- _REQUIREMENT_
Below this sentence is a listing; return exactly its lines from the one with "worst max register" to the one with "max in group", both kept, and nothing more.
────────────────────
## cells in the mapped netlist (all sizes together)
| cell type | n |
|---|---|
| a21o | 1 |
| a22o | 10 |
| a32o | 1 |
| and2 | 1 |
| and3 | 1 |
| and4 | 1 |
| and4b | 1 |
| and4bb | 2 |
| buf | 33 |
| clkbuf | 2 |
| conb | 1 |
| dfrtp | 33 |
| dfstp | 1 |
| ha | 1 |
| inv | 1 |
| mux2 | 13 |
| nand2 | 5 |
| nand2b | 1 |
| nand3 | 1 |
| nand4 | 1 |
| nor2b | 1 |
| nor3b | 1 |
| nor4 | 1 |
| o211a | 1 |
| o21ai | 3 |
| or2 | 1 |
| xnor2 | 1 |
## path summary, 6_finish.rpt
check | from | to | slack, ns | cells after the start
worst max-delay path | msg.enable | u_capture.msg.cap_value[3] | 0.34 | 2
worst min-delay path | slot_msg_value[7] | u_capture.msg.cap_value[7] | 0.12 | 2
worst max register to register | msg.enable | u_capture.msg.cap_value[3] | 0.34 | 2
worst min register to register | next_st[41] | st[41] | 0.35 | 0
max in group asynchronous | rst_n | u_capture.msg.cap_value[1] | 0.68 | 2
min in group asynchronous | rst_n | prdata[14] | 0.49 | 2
────────────────────
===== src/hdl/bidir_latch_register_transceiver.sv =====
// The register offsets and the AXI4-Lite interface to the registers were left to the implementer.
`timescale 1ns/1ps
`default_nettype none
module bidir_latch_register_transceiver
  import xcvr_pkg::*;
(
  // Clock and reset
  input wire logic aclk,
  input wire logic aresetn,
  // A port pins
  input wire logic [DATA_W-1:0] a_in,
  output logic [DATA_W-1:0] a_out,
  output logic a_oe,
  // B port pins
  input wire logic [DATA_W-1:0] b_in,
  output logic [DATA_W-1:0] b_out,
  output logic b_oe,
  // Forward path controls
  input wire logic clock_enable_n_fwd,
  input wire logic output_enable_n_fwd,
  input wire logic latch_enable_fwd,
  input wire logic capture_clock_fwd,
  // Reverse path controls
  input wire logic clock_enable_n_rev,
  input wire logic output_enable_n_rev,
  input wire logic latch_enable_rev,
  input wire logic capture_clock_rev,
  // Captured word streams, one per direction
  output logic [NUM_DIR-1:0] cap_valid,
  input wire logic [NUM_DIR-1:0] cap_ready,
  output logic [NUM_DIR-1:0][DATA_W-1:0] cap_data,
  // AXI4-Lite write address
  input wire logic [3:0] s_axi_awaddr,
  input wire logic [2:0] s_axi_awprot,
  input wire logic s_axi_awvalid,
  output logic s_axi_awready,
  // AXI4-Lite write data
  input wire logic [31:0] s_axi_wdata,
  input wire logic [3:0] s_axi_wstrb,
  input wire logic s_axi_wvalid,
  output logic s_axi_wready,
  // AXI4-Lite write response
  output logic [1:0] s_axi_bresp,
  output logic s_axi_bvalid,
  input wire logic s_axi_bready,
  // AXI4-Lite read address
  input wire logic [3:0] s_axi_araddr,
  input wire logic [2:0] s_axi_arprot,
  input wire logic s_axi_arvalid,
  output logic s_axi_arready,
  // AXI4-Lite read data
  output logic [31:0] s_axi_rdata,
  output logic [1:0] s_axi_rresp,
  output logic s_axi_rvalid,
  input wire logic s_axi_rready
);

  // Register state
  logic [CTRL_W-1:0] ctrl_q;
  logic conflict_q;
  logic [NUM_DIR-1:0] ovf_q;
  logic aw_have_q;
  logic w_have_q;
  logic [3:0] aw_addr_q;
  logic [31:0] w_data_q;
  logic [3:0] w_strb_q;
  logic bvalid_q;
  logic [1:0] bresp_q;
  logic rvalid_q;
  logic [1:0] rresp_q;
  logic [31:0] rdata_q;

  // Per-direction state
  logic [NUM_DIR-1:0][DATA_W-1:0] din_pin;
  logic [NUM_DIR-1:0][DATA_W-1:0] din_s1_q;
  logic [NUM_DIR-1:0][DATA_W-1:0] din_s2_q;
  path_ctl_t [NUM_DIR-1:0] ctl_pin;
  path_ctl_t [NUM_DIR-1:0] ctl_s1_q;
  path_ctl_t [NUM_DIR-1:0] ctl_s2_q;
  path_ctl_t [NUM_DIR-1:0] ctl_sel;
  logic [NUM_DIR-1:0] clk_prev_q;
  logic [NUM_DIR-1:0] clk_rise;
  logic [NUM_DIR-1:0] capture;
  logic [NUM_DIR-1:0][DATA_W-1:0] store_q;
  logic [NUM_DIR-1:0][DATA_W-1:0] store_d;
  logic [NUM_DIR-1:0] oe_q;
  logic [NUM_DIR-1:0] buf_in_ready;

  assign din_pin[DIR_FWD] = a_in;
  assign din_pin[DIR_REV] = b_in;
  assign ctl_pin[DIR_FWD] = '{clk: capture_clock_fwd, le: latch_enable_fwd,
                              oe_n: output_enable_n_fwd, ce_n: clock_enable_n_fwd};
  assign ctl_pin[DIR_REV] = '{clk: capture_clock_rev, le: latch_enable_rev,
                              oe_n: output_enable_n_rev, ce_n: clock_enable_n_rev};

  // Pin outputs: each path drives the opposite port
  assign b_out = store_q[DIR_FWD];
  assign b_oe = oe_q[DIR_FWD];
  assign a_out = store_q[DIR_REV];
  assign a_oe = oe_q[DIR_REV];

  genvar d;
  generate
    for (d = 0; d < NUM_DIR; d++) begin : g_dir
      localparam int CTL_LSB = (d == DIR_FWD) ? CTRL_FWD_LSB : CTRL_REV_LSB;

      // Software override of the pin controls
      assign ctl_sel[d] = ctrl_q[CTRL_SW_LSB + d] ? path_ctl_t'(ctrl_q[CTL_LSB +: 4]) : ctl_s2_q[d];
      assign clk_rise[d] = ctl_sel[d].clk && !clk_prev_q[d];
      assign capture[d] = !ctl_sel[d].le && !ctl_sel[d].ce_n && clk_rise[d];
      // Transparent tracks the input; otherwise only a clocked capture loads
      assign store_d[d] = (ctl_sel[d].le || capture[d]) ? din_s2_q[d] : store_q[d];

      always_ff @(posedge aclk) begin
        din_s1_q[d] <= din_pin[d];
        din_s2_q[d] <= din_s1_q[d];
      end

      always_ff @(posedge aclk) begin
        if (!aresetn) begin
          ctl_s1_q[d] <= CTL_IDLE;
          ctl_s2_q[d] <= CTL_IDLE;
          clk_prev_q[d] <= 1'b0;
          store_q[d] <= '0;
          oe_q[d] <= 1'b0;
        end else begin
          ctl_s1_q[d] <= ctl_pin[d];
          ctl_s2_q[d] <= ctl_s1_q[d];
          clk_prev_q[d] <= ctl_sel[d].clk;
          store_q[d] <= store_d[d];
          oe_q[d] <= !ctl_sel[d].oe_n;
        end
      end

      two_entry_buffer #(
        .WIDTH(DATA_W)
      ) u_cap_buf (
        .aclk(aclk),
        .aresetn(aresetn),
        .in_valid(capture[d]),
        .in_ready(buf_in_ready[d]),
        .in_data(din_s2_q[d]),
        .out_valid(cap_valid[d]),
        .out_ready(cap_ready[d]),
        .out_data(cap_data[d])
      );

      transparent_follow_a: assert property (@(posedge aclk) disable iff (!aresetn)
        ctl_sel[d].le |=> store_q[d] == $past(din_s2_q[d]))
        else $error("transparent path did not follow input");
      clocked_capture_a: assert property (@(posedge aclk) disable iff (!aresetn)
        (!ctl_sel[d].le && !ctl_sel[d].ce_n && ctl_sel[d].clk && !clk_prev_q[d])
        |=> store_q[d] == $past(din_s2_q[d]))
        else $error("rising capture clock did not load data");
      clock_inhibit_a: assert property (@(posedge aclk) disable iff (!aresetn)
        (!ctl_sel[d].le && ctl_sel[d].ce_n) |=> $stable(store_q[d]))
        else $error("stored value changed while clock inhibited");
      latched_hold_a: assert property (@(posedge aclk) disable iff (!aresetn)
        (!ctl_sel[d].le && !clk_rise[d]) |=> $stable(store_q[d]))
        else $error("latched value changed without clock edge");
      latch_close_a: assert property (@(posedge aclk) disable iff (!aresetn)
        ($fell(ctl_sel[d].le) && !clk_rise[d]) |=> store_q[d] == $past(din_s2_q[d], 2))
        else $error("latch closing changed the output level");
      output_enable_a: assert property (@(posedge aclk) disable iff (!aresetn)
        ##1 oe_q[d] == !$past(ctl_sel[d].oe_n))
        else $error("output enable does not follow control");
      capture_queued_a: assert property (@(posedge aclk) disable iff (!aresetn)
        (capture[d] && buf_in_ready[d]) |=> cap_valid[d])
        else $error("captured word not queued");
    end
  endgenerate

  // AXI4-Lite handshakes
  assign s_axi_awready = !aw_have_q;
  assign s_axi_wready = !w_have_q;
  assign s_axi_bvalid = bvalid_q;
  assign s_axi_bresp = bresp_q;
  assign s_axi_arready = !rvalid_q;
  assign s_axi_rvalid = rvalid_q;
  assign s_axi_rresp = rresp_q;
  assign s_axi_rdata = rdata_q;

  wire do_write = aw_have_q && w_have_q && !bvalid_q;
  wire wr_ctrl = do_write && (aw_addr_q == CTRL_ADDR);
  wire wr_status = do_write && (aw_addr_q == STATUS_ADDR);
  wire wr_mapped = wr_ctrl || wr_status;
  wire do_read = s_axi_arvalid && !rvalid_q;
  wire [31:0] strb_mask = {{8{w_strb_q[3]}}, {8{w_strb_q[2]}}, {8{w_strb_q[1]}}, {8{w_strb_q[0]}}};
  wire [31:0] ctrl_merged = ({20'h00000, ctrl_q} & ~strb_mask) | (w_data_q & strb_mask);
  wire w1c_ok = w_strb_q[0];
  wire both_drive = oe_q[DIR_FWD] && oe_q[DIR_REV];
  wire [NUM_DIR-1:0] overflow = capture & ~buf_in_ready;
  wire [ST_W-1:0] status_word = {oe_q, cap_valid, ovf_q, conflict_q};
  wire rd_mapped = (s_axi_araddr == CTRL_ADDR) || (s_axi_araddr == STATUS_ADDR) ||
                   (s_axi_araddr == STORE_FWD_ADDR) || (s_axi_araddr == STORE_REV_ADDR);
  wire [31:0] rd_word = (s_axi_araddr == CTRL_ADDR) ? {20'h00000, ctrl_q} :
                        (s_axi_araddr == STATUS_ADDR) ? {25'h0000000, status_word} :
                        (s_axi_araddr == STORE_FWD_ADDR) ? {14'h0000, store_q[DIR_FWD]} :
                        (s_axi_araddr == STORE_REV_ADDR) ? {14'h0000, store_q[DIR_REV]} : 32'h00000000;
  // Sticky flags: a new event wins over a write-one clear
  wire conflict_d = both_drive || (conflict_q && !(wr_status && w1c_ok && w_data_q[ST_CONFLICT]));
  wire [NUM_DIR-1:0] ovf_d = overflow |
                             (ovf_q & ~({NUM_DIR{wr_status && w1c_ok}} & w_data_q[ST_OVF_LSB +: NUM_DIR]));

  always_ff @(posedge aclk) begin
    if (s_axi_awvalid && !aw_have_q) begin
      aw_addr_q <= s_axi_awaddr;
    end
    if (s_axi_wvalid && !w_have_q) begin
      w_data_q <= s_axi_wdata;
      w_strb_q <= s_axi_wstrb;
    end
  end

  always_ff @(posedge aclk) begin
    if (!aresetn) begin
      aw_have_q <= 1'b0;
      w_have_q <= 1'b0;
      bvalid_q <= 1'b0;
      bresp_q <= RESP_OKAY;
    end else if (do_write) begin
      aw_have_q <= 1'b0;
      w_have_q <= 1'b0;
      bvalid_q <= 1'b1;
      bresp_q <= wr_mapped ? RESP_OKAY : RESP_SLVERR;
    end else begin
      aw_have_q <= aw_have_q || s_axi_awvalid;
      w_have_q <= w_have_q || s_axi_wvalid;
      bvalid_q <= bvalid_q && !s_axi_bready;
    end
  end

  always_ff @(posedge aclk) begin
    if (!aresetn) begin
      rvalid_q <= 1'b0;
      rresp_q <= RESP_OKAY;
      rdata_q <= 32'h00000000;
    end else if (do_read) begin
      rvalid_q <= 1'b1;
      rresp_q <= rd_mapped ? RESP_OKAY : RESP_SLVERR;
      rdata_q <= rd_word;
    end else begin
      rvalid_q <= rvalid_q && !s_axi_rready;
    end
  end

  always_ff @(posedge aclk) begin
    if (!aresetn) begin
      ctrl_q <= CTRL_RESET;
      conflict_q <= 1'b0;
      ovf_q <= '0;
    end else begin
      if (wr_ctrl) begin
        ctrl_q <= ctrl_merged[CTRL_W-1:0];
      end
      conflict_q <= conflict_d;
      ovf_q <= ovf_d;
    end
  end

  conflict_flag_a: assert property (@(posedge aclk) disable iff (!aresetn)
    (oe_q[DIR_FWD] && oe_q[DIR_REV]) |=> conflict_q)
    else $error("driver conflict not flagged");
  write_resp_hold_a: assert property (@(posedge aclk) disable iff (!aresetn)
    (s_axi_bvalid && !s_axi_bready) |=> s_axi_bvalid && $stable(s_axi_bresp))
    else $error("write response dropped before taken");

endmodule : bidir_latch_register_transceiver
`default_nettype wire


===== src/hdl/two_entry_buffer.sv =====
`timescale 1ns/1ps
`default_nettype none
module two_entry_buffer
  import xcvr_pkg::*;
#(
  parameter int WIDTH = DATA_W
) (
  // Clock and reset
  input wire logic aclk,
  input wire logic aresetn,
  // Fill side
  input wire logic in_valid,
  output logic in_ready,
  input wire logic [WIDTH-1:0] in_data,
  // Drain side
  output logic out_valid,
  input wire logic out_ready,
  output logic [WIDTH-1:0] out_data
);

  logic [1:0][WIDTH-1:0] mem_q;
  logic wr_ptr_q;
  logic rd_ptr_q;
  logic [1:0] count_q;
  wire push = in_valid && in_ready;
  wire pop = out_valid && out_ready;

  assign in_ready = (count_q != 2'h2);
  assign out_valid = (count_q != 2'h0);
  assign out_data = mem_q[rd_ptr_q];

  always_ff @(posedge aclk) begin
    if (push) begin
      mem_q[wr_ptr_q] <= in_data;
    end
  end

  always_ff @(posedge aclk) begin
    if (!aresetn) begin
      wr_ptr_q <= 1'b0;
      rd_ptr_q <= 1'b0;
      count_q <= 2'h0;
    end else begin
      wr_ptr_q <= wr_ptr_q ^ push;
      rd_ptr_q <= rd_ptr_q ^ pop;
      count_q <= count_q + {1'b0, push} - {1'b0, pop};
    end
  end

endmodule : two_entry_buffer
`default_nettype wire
────────────────────
- _TASK SOLUTION_
worst max register to register | msg.enable | u_capture.msg.cap_value[3] | 0.34 | 2
worst min register to register | next_st[41] | st[41] | 0.35 | 0
max in group asynchronous | rst_n | u_capture.msg.cap_value[1] | 0.68 | 2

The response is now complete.